(Beginning of Given records)

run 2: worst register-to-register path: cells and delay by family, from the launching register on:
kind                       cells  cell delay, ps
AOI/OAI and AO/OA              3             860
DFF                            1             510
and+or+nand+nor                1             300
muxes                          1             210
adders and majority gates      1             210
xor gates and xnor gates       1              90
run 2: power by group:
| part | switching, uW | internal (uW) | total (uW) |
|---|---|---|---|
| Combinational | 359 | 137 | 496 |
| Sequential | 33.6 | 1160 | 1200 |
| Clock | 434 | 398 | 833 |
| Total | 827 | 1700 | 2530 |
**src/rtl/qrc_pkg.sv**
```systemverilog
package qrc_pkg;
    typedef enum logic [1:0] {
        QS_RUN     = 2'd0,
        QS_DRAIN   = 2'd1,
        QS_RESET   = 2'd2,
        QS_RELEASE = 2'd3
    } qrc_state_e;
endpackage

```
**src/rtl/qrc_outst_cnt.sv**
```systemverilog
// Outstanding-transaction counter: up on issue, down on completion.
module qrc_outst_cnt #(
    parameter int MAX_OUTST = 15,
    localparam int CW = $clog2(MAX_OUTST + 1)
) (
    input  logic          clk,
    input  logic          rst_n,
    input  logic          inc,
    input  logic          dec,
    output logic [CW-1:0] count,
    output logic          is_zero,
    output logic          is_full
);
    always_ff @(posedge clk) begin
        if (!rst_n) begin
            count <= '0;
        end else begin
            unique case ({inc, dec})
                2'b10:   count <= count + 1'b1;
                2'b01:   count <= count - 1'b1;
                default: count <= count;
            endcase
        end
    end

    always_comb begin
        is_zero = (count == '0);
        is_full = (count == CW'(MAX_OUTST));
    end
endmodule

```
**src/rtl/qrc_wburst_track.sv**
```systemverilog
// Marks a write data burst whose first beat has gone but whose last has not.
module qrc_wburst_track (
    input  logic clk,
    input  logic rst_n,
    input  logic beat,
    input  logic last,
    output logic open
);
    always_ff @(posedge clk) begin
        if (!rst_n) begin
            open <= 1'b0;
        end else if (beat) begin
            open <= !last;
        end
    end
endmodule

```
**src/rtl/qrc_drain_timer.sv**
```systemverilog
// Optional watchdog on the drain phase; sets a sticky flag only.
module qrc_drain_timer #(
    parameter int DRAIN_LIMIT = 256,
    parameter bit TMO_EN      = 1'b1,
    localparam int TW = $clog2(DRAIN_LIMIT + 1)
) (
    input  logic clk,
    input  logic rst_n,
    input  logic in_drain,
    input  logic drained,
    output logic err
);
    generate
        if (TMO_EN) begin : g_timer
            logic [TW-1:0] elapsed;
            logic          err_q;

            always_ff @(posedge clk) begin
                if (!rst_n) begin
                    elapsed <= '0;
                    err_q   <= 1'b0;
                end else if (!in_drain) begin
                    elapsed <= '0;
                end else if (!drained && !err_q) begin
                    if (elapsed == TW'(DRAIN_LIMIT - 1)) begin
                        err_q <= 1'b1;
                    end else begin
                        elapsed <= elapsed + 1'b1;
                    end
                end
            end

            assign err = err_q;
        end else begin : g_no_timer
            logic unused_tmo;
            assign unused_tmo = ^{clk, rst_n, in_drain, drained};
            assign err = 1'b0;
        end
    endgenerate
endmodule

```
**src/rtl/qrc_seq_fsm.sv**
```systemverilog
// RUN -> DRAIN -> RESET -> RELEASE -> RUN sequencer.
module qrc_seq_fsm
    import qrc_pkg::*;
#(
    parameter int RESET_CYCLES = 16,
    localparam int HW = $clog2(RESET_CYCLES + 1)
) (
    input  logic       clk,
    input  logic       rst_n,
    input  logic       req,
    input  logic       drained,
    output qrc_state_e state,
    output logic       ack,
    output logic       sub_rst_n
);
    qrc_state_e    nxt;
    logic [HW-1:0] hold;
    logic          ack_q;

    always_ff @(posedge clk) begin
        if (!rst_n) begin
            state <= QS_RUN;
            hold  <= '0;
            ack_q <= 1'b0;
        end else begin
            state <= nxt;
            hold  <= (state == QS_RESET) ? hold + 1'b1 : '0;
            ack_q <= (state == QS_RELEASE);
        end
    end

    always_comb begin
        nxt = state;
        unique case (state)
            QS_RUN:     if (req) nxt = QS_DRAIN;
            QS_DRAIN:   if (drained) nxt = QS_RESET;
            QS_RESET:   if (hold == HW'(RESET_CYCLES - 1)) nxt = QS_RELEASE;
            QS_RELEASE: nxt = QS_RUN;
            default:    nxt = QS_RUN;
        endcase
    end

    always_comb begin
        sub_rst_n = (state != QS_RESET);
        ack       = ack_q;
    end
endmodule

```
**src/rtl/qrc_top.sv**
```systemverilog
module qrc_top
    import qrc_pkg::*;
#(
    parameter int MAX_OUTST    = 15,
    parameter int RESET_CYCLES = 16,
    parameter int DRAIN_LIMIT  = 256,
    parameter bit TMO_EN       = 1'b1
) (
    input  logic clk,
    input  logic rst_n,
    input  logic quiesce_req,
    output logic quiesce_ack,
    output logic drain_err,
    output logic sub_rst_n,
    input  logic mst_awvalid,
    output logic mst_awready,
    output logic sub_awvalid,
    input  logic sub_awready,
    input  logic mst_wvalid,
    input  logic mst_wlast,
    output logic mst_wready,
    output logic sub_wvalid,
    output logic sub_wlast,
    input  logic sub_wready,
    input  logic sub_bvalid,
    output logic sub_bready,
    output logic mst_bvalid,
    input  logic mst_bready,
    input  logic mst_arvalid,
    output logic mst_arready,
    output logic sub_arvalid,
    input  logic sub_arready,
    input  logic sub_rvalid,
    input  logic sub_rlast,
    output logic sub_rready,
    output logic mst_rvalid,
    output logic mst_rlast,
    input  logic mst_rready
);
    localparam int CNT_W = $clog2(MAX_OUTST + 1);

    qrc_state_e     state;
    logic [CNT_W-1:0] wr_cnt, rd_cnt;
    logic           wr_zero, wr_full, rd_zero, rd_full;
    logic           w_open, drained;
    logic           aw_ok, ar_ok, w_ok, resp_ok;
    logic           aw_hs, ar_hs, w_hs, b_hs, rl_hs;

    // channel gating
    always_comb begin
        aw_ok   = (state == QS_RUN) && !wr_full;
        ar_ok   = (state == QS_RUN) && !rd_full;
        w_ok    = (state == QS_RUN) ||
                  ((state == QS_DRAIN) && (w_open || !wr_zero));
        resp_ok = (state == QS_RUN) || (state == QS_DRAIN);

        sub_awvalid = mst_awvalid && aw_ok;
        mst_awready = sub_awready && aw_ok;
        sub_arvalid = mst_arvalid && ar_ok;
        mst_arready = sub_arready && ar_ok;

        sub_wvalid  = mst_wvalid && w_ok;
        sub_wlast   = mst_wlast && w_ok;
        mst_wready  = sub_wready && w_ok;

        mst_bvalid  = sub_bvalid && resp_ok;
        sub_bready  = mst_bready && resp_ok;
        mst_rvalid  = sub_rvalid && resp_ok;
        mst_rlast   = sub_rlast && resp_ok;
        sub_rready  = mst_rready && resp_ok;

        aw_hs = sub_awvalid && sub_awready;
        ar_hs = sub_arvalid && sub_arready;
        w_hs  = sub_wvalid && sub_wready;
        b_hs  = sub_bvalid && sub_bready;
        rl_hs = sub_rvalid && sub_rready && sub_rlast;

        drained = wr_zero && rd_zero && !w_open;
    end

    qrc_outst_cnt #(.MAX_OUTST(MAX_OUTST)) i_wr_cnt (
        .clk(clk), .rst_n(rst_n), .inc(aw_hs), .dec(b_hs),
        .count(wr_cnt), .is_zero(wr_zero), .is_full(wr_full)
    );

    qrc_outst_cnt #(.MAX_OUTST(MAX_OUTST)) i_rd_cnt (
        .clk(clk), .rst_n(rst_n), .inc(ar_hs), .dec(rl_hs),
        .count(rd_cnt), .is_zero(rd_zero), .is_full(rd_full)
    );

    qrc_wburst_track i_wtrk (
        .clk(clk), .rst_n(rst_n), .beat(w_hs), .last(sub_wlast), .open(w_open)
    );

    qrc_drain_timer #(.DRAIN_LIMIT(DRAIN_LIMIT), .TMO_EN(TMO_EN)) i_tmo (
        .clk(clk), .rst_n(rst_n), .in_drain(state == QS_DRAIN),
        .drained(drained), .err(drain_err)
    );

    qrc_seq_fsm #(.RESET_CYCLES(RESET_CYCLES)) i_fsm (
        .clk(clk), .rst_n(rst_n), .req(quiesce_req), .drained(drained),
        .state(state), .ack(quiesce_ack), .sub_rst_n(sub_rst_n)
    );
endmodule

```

(End of Given records)
(Beginning of Given records)

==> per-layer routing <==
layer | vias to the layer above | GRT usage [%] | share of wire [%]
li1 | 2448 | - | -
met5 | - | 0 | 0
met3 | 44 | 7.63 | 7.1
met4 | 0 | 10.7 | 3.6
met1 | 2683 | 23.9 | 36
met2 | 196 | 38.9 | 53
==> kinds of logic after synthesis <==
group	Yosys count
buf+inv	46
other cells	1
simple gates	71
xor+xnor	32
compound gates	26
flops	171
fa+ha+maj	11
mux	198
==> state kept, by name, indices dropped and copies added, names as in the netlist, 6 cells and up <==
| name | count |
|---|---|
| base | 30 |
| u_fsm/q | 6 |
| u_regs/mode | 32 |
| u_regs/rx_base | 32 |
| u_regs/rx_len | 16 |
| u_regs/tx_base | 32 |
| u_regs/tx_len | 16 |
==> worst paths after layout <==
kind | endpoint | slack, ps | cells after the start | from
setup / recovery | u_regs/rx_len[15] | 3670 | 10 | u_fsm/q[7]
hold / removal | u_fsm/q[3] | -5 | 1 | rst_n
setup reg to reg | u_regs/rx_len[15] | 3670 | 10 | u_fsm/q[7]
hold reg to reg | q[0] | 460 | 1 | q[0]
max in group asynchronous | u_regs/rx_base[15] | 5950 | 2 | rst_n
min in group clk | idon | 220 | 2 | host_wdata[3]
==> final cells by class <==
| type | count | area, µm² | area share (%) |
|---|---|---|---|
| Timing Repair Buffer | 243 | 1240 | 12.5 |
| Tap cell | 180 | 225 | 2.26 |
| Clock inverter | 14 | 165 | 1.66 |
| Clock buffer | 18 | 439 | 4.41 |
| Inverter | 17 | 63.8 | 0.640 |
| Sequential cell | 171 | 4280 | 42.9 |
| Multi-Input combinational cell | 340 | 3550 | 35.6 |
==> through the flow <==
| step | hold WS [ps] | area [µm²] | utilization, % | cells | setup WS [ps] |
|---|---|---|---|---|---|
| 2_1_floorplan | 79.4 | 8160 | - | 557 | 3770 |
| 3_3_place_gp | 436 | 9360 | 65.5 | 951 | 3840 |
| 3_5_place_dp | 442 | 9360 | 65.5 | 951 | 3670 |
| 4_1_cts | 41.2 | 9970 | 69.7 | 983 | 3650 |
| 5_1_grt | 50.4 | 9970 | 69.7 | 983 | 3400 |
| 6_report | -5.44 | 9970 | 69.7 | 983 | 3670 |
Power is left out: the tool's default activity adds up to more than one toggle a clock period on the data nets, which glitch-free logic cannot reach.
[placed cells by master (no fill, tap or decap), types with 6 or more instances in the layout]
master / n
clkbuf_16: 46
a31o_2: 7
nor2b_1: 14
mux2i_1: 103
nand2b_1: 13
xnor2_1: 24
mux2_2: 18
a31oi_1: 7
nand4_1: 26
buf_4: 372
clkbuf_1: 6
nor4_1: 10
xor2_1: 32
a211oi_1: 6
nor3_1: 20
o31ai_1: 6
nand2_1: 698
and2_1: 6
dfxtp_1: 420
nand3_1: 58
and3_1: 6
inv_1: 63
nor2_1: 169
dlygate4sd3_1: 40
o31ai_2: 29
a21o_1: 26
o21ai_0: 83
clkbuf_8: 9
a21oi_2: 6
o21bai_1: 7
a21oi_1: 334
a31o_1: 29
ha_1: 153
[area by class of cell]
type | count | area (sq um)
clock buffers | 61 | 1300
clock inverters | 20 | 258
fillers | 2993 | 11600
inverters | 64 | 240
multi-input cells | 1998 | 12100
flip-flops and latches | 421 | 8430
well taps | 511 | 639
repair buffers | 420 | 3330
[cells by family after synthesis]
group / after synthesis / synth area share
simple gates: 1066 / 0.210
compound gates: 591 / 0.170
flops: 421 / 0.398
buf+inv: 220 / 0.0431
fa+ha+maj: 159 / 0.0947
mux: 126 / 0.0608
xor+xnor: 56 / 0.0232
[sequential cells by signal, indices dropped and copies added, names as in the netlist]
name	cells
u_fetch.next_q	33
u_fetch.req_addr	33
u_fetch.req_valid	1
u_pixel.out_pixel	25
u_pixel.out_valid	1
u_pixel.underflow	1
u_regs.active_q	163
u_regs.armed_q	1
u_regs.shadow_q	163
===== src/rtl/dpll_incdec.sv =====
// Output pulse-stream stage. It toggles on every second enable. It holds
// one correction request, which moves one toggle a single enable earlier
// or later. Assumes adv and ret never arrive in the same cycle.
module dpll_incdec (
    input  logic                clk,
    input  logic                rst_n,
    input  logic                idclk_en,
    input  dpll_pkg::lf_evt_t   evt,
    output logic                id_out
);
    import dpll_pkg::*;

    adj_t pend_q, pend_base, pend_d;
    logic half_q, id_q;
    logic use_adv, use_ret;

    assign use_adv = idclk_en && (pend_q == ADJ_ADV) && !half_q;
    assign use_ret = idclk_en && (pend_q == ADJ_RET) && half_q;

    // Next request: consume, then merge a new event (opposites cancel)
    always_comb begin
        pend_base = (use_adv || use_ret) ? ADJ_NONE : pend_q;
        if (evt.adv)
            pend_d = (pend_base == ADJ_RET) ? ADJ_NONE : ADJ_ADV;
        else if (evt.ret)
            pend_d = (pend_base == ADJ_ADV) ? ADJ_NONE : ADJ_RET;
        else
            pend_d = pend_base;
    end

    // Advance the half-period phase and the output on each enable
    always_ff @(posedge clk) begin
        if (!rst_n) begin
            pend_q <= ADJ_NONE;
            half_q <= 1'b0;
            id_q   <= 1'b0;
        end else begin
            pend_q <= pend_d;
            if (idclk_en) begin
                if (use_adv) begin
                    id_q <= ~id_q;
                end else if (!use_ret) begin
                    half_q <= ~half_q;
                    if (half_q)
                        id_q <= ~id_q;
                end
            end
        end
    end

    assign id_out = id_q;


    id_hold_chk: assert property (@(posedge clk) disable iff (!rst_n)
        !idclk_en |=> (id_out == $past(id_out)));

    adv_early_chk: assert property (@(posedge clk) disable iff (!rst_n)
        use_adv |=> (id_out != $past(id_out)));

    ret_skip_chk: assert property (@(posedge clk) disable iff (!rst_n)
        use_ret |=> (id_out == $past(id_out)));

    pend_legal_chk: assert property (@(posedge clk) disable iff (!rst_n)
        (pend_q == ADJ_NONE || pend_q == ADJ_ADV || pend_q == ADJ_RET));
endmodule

(End of Given records)

> _Task_
In your answer, include only the lines above starting at the line that holds "run 2: worst" and ending at the line that holds "398 | 833 |", copied exactly.

> _Answer to this exercise_
run 2: worst register-to-register path: cells and delay by family, from the launching register on:
kind                       cells  cell delay, ps
AOI/OAI and AO/OA              3             860
DFF                            1             510
and+or+nand+nor                1             300
muxes                          1             210
adders and majority gates      1             210
xor gates and xnor gates       1              90
run 2: power by group:
| part | switching, uW | internal (uW) | total (uW) |
|---|---|---|---|
| Combinational | 359 | 137 | 496 |
| Sequential | 33.6 | 1160 | 1200 |
| Clock | 434 | 398 | 833 |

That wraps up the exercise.